3.10 “Stationary and convergent strategies in Choquet games” distinguishes between stationary strategies (depending only on the current position) and convergent strategies (ensuring convergence to a point) in the classical Choquet game. The authors construct examples where the two notions diverge, thereby clarifying the landscape of winning strategies in topological games and suggesting new lines of inquiry about the relationship between game‑theoretic and topological properties.

3.11 “Linear sigma‑additivity and some applications” defines linear σ‑additivity for families of sets and demonstrates its usefulness in measure theory and functional analysis. Several concrete applications are presented, including a new proof of a classic result about σ‑additive measures on vector spaces.

Section 4 revisits the list of open problems that have been circulating in earlier bulletins. For each problem the editors provide brief updates on any partial progress, references to recent preprints, and suggestions for promising approaches.

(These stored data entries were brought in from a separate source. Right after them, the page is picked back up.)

<file path="src/rtl/cram_loader.sv">
// ---------------------------------------------------------------------------
// cram_loader
//   Configuration sequencer for a serial chain of NUM_LE logic elements.
//   Host bitstream words arrive over a valid/ready handshake. Each word is
//   serialized MSB first onto config_data_in, qualified by config_en.
//   After the last of NUM_LE*CFG_BITS bits has been shifted, the fabric is
//   held in reset for RST_CYCLES cycles. It is then released and enabled, and
//   done pulses for one cycle.
//
//   Ports
//     clk             clock, shared with the LE config chain
//     rst             synchronous active-high reset
//     start           begin a load (only looked at in IDLE)
//     abort           cancel an in-progress load
//     word_valid      host word available
//     word_data       host word, MSB shifted first
//     word_ready      loader takes the word this cycle
//     config_en       registered shift enable to the chain
//     config_data_in  registered serial config bit
//     le_nrst         fabric reset, active low
//     le_en           fabric enable
//     busy            high in every state except IDLE
//     done            one-cycle pulse when the fabric is released
//     configured      high after a successful load
// ---------------------------------------------------------------------------
module cram_loader #(
  parameter int NUM_LE     = 4,
  parameter int CFG_BITS   = 20,
  parameter int WORD_W     = 8,
  parameter int RST_CYCLES = 4
) (
  input  logic              clk,
  input  logic              rst,
  input  logic              start,
  input  logic              abort,
  input  logic              word_valid,
  input  logic [WORD_W-1:0] word_data,
  output logic              word_ready,
  output logic              config_en,
  output logic              config_data_in,
  output logic              le_nrst,
  output logic              le_en,
  output logic              busy,
  output logic              done,
  output logic              configured
);

  localparam int TOTAL = NUM_LE * CFG_BITS;
  localparam int CW    = $clog2(TOTAL + 1);
  localparam int RW    = $clog2(RST_CYCLES + 1);

  typedef enum logic [1:0] {IDLE, FETCH, SHIFT, RELEASE} state_t;

  state_t            state;
  logic [WORD_W-1:0] shreg;
  logic [CW-1:0]     bits_done;   // bits shifted so far in this load
  logic [CW-1:0]     word_cnt;    // bits still to shift from the current word
  logic [RW-1:0]     rst_cnt;     // reset-hold cycles spent in RELEASE
  logic [CW-1:0]     bits_left;
  logic [CW-1:0]     word_len;

  // Only the last word can be short: clamp its length to what is left,
  // so the unused low bits of that word are never shifted.
  assign bits_left = CW'(TOTAL) - bits_done;
  assign word_len  = (int'(bits_left) > WORD_W) ? CW'(WORD_W) : bits_left;

  // Gating with abort keeps the host from seeing a handshake on a word
  // that the loader is about to drop.
  assign word_ready = (state == FETCH) && !abort;
  assign busy       = (state != IDLE);

  always_ff @(posedge clk) begin
    if (rst) begin
      state          <= IDLE;
      shreg          <= '0;
      bits_done      <= '0;
      word_cnt       <= '0;
      rst_cnt        <= '0;
      config_en      <= 1'b0;
      config_data_in <= 1'b0;
      le_nrst        <= 1'b0;
      le_en          <= 1'b0;
      done           <= 1'b0;
      configured     <= 1'b0;
    end else begin
      done <= 1'b0;
      if (abort && state != IDLE) begin
        // Partially shifted chain is left as is; the fabric stays in reset.
        state          <= IDLE;
        config_en      <= 1'b0;
        config_data_in <= 1'b0;
        le_nrst        <= 1'b0;
        le_en          <= 1'b0;
        configured     <= 1'b0;
      end else begin
        case (state)
          IDLE: begin
            if (start) begin
              state      <= FETCH;
              le_nrst    <= 1'b0;
              le_en      <= 1'b0;
              configured <= 1'b0;
              bits_done  <= '0;
              word_cnt   <= '0;
              rst_cnt    <= '0;
            end
          end

          FETCH: begin
            config_en      <= 1'b0;
            config_data_in <= 1'b0;
            if (word_valid) begin
              shreg    <= word_data;
              word_cnt <= word_len;
              state    <= SHIFT;
            end
          end

          SHIFT: begin
            config_en      <= 1'b1;
            config_data_in <= shreg[WORD_W-1];
            shreg          <= {shreg[WORD_W-2:0], 1'b0};
            bits_done      <= bits_done + 1'b1;
            word_cnt       <= word_cnt - 1'b1;
            if (bits_done == CW'(TOTAL - 1)) begin
              state   <= RELEASE;
              rst_cnt <= '0;
            end else if (word_cnt == CW'(1)) begin
              state <= FETCH;
            end
          end

          RELEASE: begin
            // RST_CYCLES cycles of quiet chain with le_nrst low, then one
            // cycle that releases the fabric.
            config_en      <= 1'b0;
            config_data_in <= 1'b0;
            if (rst_cnt == RW'(RST_CYCLES)) begin
              le_nrst    <= 1'b1;
              le_en      <= 1'b1;
              done       <= 1'b1;
              configured <= 1'b1;
              state      <= IDLE;
            end else begin
              rst_cnt <= rst_cnt + 1'b1;
            end
          end

          default: state <= IDLE;
        endcase
      end
    end
  end

endmodule

</file>
<file path="config.mk">
export PLATFORM = sky130hd
export DESIGN_NAME = cram_loader
export DESIGN_NICKNAME = d
export VERILOG_FILES = /design/src/rtl/cram_loader.sv
export SDC_FILE = /design/constraint.sdc
export NUM_CORES = 1
export LEC_CHECK = 0
export BUFFER_PORTS_ARGS = -buffer_cell sky130_fd_sc_hd__buf_2
export CAP_MARGIN = 10
export CORE_MARGIN = 3
export CORE_UTILIZATION = 62
export CTS_CLUSTER_SIZE = 12
export DETAILED_ROUTE_END_ITERATION = 6
export PLACE_DENSITY = 0.93
export SLEW_MARGIN = 10
export SYNTH_ARGS = -nofsm -noshare
export SYNTH_HDL_FRONTEND = slang
export SYNTH_SLANG_ARGS = --single-unit
</file>
<file path="constraint.sdc">
create_clock -name clk -period 4.9 [get_ports clk]
set_input_delay 0.245 -clock clk [delete_from_list [all_inputs] [get_ports clk]]
set_output_delay 0.245 -clock clk [all_outputs]
set_load 0.02 [all_outputs]
</file>
### Word-level counts from Yosys, hierarchy flattened

Index checks and enable logic that the tools add are counted.

| cells by class | value |
|---|---|
| add/sub/neg operators | 4 |
| muxes and demuxes | 23 |
| reduce and logical (&&, ||, !) cells | 20 |
| equal/unequal tests | 12 |
| bitwise operators | 2 |
| magnitude comparators | 1 |

Operator list:

| kind | count |
|---|---|
| 2-to-1 mux 7 bit | 3 |
| case mux 7 bit (3 select lines) | 1 |
| case mux 8 bit (2 select lines) | 1 |
| case mux 7 bit (2 select lines) | 1 |
| 2-to-1 mux 2 bit | 5 |
| != test 2 bit (second input constant) | 5 |
| nonzero test 2 bit | 5 |
| 2-to-1 mux 3 bit | 3 |
| case mux 3 bit (3 select lines) | 1 |
| AND reduction 3 bit | 3 |
| 2-to-1 mux 8 bit | 1 |
| case mux 2 bit (4 select lines) | 1 |
| AND reduction 4 bit | 2 |
| adder 7 x 1 -> 7 bit (second input constant) | 1 |
| == test 7 x 1 -> 1 bit (second input constant) | 1 |
| == test 7 bit (second input constant) | 1 |
| > comparator 7 x 4 -> 1 bit (second input constant) | 1 |
| subtractor 7 x 1 -> 7 bit (second input constant) | 1 |
| subtractor 7 bit (first input constant) | 1 |
| case mux 1 bit (2 select lines) | 3 |
| nonzero test 3 bit | 2 |
| AND reduction 5 bit | 1 |
| == test 2 bit (second input constant) | 2 |
| OR reduction 2 bit | 2 |
| other kinds (10) | 14 |

| storage, ports and cells | value |
|---|---|
| output and inout port bits | 8 |
| register bits after elaboration | 31 |
| word-level logic and storage cells | 71 |

### Longest topological paths before layout

Gate-level depths: netlist of the first run.

| logic depth | value |
|---|---|
| word-level depth | 5 |
| depth in mapped cells | 8 |

### Least setup slack after synthesis of the first run

OpenSTA, ideal clock, no wires.

| path | value |
|---|---|
| kind | register to register |
| start | reg state[1] |
| end | reg word_cnt[0] |
| path slack | 2940 ps |
| data required time | 4830 ps |
| arrival | 1890 ps |
| path buffers | 0 |
| stages on the path, launching flop included | 8 |
| clock period less this slack | 1960 ps |
| path through | dfxtp_1 -> inv_1 -> ha_1 -> nor2b_1 -> nor4_1 -> nand4b_2 -> nor3_2 -> o2bb2ai_1 |

| between the ends | value |
|---|---|
| cells in the longest elaborated chain, start to end | 4 |

RTL lines:

| element | line | RTL |
|---|---|---|
| from (decl) | 54 | `state_t state;` |
| from (signal assigned) | 74 | `state <= IDLE;` |
| from (signal assigned) | 89 | `state <= IDLE;` |
| from (signal assigned) | 99 | `state <= FETCH;` |
| parallel branches: the longest is 4 deep, another holds AND reduction 4 bit | n/a |  |
| to (signal assigned) | 114 | `word_cnt <= word_len;` |
| to (signal assigned) | 124 | `word_cnt <= word_cnt - 1'b1;` |
| to (decl) | 57 | `logic [CW-1:0] word_cnt;` |

Several ways; the timed one is not identified.
A chain may end at the register's enable or synchronous reset.

### Worst setup path after layout of the first run

| path | value |
|---|---|
| start | reg state[1] |
| end | reg word_cnt[2] |

The elaborated chain is that of the path after synthesis.

==> results of run 1 <==
## worst reg2reg max path, stage by stage (launching register included)
cell and delay, ns:
dfxtp_1 0.44, inv_1 0.14, ha_1 0.28, nor2b_1 0.21, nor4_1 0.55, nand4b_2 0.23, nor3_2 0.29, o2bb2ai_1 0.14
## through the flow
stage / power (W) / instances
global route: 0.00100 / 268
finish: 0.000926 / 268
detailed placement: 0.000755 / 260
floorplan: 0.000674 / 219
global placement: 0.000740 / 260
CTS: 0.000928 / 268
## flip-flops by register name (all words and copies together), names as in the netlist
name	flops
shreg	8
bits_done	7
word_cnt	7
rst_cnt	3
state	2
config_data_in	1
config_en	1
configured	1
done	1
## path summary, 6_finish.rpt
path / to / slack (ns) / start / depth (start not counted)
max: word_cnt[2]$_SDFFE_PP0P_ / 2.57 / state[1]$_SDFFE_PP0P_ / 7
min: shreg[0]$_SDFFE_PP0P_ / 0.19 / word_data[0] / 3
max reg2reg: word_cnt[2]$_SDFFE_PP0P_ / 2.57 / state[1]$_SDFFE_PP0P_ / 7
min reg2reg: word_cnt[6]$_SDFFE_PP0P_ / 0.49 / word_cnt[6]$_SDFFE_PP0P_ / 2
## power groups by stage
stage / Sequential, W / Clock [W] / Combinational, W
global placement: 0.000343 / 0 / 0.000397
detailed placement: 0.000346 / 0 / 0.000409
global route: 0.000348 / 0.000187 / 0.000465
CTS: 0.000341 / 0.000175 / 0.000412
floorplan: 0.000342 / 0 / 0.000332
finish: 0.000341 / 0.000169 / 0.000416
## cells in the final DEF (no fill, tap or decap), drive strengths merged, types with 12 or more instances in the layout
| cell | count |
|---|---|
| nor3 | 12 |
| a21oi | 17 |
| dfxtp | 31 |
| inv | 12 |
| buf | 20 |
| o21ai | 13 |
| ha | 13 |
| nor2 | 26 |
## logic make-up after synthesis
logic type,after synthesis,synth area share
buffers and inverters,22,0.0667
AOI/OAI and AO/OA,55,0.185
xor gates and xnor gates,7,0.0323
and+or+nand+nor,83,0.261
muxes,8,0.0422
adders and majority gates,13,0.0858
DFF,31,0.327
## area by class of cell
type	instances	area [um^2]	area share
Multi-Input combinational cell	166	1150	0.568
Timing Repair Buffer	20	100	0.0495
Clock buffer	8	68.8	0.0340
Inverter	12	45.0	0.0223
Sequential cell	31	621	0.307
Tap cell	31	38.8	0.0192
## per-layer routing
| layer | vias up | wire length [um] |
|---|---|---|
| met2 | 39 | 1730 |
| met4 | 0 | 65 |
| met3 | 8 | 211 |
| li1 | 825 | - |
| met5 | - | 0 |
| met1 | 718 | 1740 |
==> metrics.md, run 1 <==
| Metric | Value |
|---|---|
| Status | complete, no violations |
| Synth cell count leaders | 31 x dfxtp_1, 25 x nor2_1, 17 x a21oi_1 |
| Root Driver | clkbuf_4 |
| Crit start category | flop |
| Crit-path cells | inv_1 > ha_1 > nor2b_1 > nor4_1 > nand4b_2 > nor3_2 > o2bb2ai_1 |
| DR vias/cell | approximately 5.9 |
| Flops & latches, synth | 31 |
| Post-CTS setup buffer count | 0 |
| Hold Fails Final Rpt | 0 |
| PwrDens | approximately 460 nW/um^2 |
| Post-DP HPWL | 2760 um |
| Global Route Usage Sum | 0.220 |
| Total gr overflow | 0 |
| Ys async rst share | 0 |
| Unrepaired setup endpoints after global routing | false |
| Fillers | ~200 |
| Max Transition Viols Final | 0 |
| Internal power | between 0.0005 and 0.0006 W |
| Buf/Inv on CP | 1 |
| Post-Syn Area per Cell | 8.66 um^2 |
| Hold Crit Class | input port to flop |
| Setup violators final | 0 |
| Net Sw Power | 0.000377 W |
| Fin util | 0.715 |
| Diode count | 0 |
| RePlAce Congestion | a little under 0.9 |
| Synth area leaders | dfxtp_1 33%, ha_1 8.6%, nor2_1 5.0% |
| Routed len/inst | 14.0 um |
| Num CTS Buffers | 5 |
| DRC viols | 0 |
| CP max stage delay | about 0.55 ns |
| GR Util met1 | 0.278 |
| Main synth FF type | dfxtp_1 |
| Rel. slew slack | 0.413 |
| Met3 Use GR | 0.0755 |
| Mapped cell area | ~1900 um^2 |
| CTS Buffer Depth | 2 |
| CTS tree | built |
| Met2 usage | 0.344 |
| Critical Path RT | 5.17 ns |
| WS Path Type | flop to flop |
| Tcrit/Tclk final | 0.476 |
| Syn nets | about 250 |
| Die Ht | roughly 61 um |
| Crit-path slowest cell | nor4_1 |
| Row count | 19 |
| DIE WIDTH | just over 60 um |
| 1st-iter DRT viols | about 160 |
| I/O Buffers | 20 |
| Combinational share of power | 0.449 |
| Initial antenna violation count | 0 |
| DRT Wirelength | between 3000 and 4000 um |
| Clock skew | between 0.01 and 0.015 ns |
| Resized Gates After CTS | 0 |
| Depth of the CTS H-tree | 2 |
| Clk_lat worst skew | roughly 0.33 ns |
| Final nets | approximately 260 |
| Unique masters post-synth | 53 |
| Layout area overhead | 6.67% |
| Synth warn | 0 |
| Fmax | ~0.43 GHz |
| Post-route ant nets | 0 |
| First-pass GRT wire length | ~6100 um |
| Synth top area share | 0.327 |
| Synth area leader | dfxtp_1 |
| Worst-Margin Slew | 0.876 ns |
| Crit-path max FO | 6 |
| Clock sink count | 31 |
| Leakage | ~0.75 nW |
| Final min period | ~2.3 ns |
| Placed cell area | 1950 um^2 |
| Seq/Total Area, Yosys | 0.327 |
| CP Data Arrival Time | roughly 2.6 ns |
| Clock Power Share | 0.183 |
| Vias | ~1,600 |
| Synthesized instance count | approximately 220 |
| Final Worst Setup Slack | approximately 2.6 ns |
| Vias in the first global route | around 1,400 |
| Most common cell in the netlist | dfxtp_1 |
| Die Area | about 3800 um^2 |
| Switching power share of the total | 0.407 |
| Post-route cell area | 2020 um^2 |
| Initial core utilization | 0.670 |
| Ports | 21 |
| TritonRoute pass-1 iters | 5 |
| Hold-fix buffers, CTS | 0 |
| Most crowded layer after global routing | met2 |
| Largest net degree at the start of global routing | 22 |
| Share of cells above drive strength 1 | 0.177 |
| Worst setup EP type | flop |
| Setup WS pre-CTS | roughly 2.6 ns |
| Post-synth EDFFs | 0 |
| Core Footprint | around 2800 um^2 |
| Setup TNS | 0 ns |
| Min Hold Slack | 0.190 ns |
| Maxcap violations | 0 |
| CTS clk-pin slew, worst paths | 0.10 ns |
| VDD IR-drop max | a little over 0.3 mV |
| Reg power frac | 0.368 |
| Cell family with most CP delay | simple AND/OR/NAND/NOR gates |
No activity file was read; power rests on OpenSTA's default activity.
==> run 2, diff against run 1 <==
--- a/config.mk
+++ b/config.mk
@@ -8,10 +8,10 @@
 export BUFFER_PORTS_ARGS = -buffer_cell sky130_fd_sc_hd__buf_2
 export CAP_MARGIN = 10
 export CORE_MARGIN = 3
-export CORE_UTILIZATION = 62
+export CORE_UTILIZATION = 52
 export CTS_CLUSTER_SIZE = 12
 export DETAILED_ROUTE_END_ITERATION = 6
-export PLACE_DENSITY = 0.93
+export PLACE_DENSITY = 0.84
 export SLEW_MARGIN = 10
 export SYNTH_ARGS = -nofsm -noshare
 export SYNTH_HDL_FRONTEND = slang
==> constraint.sdc (replaced) <==
create_clock -name clk -period 2.06 [get_ports clk]
set_input_delay 0.103 -clock clk [delete_from_list [all_inputs] [get_ports clk]]
set_output_delay 0.103 -clock clk [all_outputs]
set_load 0.02 [all_outputs]
==> metrics.md, run 2 (same netlist as run 1, synthesis figures left out) <==
| Metric | Value |
|---|---|
| Met3 routed WL | 193 um (-8.5%) |
| Commonest non-fill, non-tap cell in the layout | dfxtp_1 |
| Leakage | 0.825 nW (+9.5%) |
| Largest net degree at the start of global routing | 22 (unchanged) |
| Setup violators final | 0 (unchanged) |
| Max Transition Viols Final | 0 (unchanged) |
| PwrDens | 1140 nW/um^2 (+150%) |
| Layout area overhead | 13.9% |
| Clk_lat worst skew | 0.34 ns (about the same) |
| Hold Crit Class | input port to flop |
| Critical Path RT | 2.33 ns (-2.84 ns) |
| TritonRoute pass-1 iters | 4 (-1) |
| Routed len/inst | 13.8 um (-1.3%) |
| Share of cells above drive strength 1 | 0.233 (+0.0557) |
| Core Footprint | 3420 um^2 (+21%) |
| Maxcap violations | 0 (unchanged) |
| Unrepaired setup endpoints after global routing | false |
| Worst setup EP type | flop |
| Largest register by flop count | shreg |
| Fillers | 291 (+48%) |
| WS Path Type | flop to flop |
| Tcrit/Tclk final | 0.948 (+0.472) |
| Clock sink count | 31 (unchanged) |
| Fmax | 0.512 GHz (+19%) |
| Diode count | 0 (unchanged) |
| Total gr overflow | 0 (unchanged) |
| Vias | 1,645 (+3.5%) |
| Initial antenna violation count | 0 (unchanged) |
| Ports | 21 (unchanged) |
| Met1 Wirelength | 1830 um (+5.3%) |
| CTS tree | built |
| Post-route ant nets | 0 (unchanged) |
| Fin util | 0.632 (-0.0829) |
| Hold Fails Final Rpt | 0 (unchanged) |
| I/O Buffers | 20 (unchanged) |
| Global Route Usage Sum | 0.204 (-0.0157) |
| Final min period | 1.95 ns (-0.380 ns) |
| First-pass GRT wire length | 6770 um (+11%) |
| Met2 routed WL | 1950 um (+13%) |
| Post-DP HPWL | 2960 um (+7.3%) |
| DRT Wirelength | 4060 um (+8.6%) |
| 1st-iter DRT viols | 98 (-37%) |
| Row count | 21 (+2) |
| Worst-Margin Slew | 0.587 ns (-0.289 ns) |
| Largest register FFs | 8 (unchanged) |
| Status | complete, no violations |
| RePlAce Congestion | 0.913 (+4.4%) |
| Most frequent cells in the layout | 30 x dfxtp_1, 25 x nor2_1, 20 x buf_2 |
| Initial core utilization | 0.555 (-0.115) |
| Root Driver | clkbuf_4 |
| CP Data Arrival Time | 2.22 ns (-0.38 ns) |
| Largest regs | shreg x8, bits_done x7, word_cnt x7 |
| Rel. slew slack | 0.608 (+0.195) |
| Setup TNS | 0 ns (unchanged) |
| Crit start category | flop |
| Crit-path max FO | 6 (unchanged) |
| Clock skew | 0.0140 ns (+0.00172 ns) |
| Uppermost routed layer | met4 |
| DR vias/cell | 5.58 (-6.0%) |
| Vias in the first global route | 1,530 (+7.4%) |
| Num CTS Buffers | 5 (unchanged) |
| DRC viols | 0 (unchanged) |
| Final nets | 274 (+4.6%) |
| Die Area | 4410 um^2 (+17%) |
| CTS Buffer Depth | 2 (unchanged) |
| CTS clk-pin slew, worst paths | 0.11 ns (about the same) |
| Depth of the CTS H-tree | 2 (unchanged) |
| Post-CTS setup buffer count | 0 (unchanged) |
| Die Ht | 66.4 um (+8.3%) |
| DIE WIDTH | 66.4 um (+8.3%) |
| VDD IR-drop max | 0.613 mV (+97%) |
## run 2: area by class of cell
cell class                      count  area [um^2]  share of cell area
Multi-Input combinational cell    166         1160               0.536
Clock inverter                      2         35.0              0.0162
Inverter                           12         45.0              0.0209
Tap cell                           46         57.6              0.0267
Timing Repair Buffer               32          190              0.0881
Clock buffer                        6         51.3              0.0238
Sequential cell                    31          622               0.288
## run 2: repair_timing
| item | CTS | global route |
|---|---|---|
| resized for setup | 0 | 5 |
| hold buffers | 0 | 0 |
| endpoints found under the setup margin | 0 | 8 |
| hold endpoints to repair | 0 | 0 |
## run 2: critical path, cell delays in order, from the launching register on
cell,delay (ns)
dfxtp_1,0.33
inv_1,0.14
ha_2,0.26
nor2b_2,0.08
or4_4,0.57
nor2_4,0.17
a32oi_1,0.13
o22ai_1,0.18
## run 2: per-stage QoR
| stage | area [um^2] | power [W] | hold WS (ns) | setup slack, ns | cells |
|---|---|---|---|---|---|
| 4_1_cts | 2150 | 0.00244 | 0.0215 | 0.0362 | 295 |
| 3_3_place_gp | 2060 | 0.00189 | 0.391 | 0.148 | 287 |
| 6_report | 2160 | 0.00245 | 0.0323 | 0.107 | 295 |
| 5_1_grt | 2160 | 0.00264 | 0.00760 | 0.00729 | 295 |
| 3_5_place_dp | 2060 | 0.00193 | 0.392 | 0.0764 | 287 |
| 2_1_floorplan | 1900 | 0.00160 | 0.269 | 0.100 | 219 |
## run 2: path summary, 6_finish.rpt
path                                       startpoint                  endpoint  slack [ns]  cells after the start
worst max-delay path            state[1]$_SDFFE_PP0P_  word_cnt[3]$_SDFFE_PP0P_        0.11                      7
worst min-delay path                     word_data[0]     shreg[0]$_SDFFE_PP0P_        0.03                      3
worst max register to register  state[1]$_SDFFE_PP0P_  word_cnt[3]$_SDFFE_PP0P_        0.11                      7
worst min register to register  shreg[0]$_SDFFE_PP0P_     shreg[0]$_SDFFE_PP0P_        0.47                      2
## run 2: per-layer routing
layer / up-vias / GRT usage
met5: - / 0
met4: 0 / 0.0964
met3: 7 / 0.0578
met2: 39 / 0.320
met1: 756 / 0.255
li1: 843 / -
## run 2: where the power goes
group          internal [W]  leakage (nW)  total [W]  switching (W)
clock              0.000287        0.0482   0.000509       0.000222
sequential         0.000721         0.252   0.000796      0.0000748
combinational      0.000496         0.524    0.00115       0.000650
total               0.00150         0.825    0.00245       0.000947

Notably, the γ‑set problem under weak hypotheses, the existence of ultrafilters with property (s), and the interaction between club‑guessing and stationary reflection remain open, inviting further investigation.

Overall, this issue showcases how seemingly disparate topics—selection principles, ultrafilter theory, fixed‑point analysis, analytic group actions, large‑cardinal combinatorics, and topological games—are tightly interwoven. The announcements not only present new theorems but also introduce fresh techniques (e.g., refined coloring arguments, antidiamond constructions, and pointwise‑convergence analyses) that are likely to influence future research across several domains of set‑theoretic topology and its applications.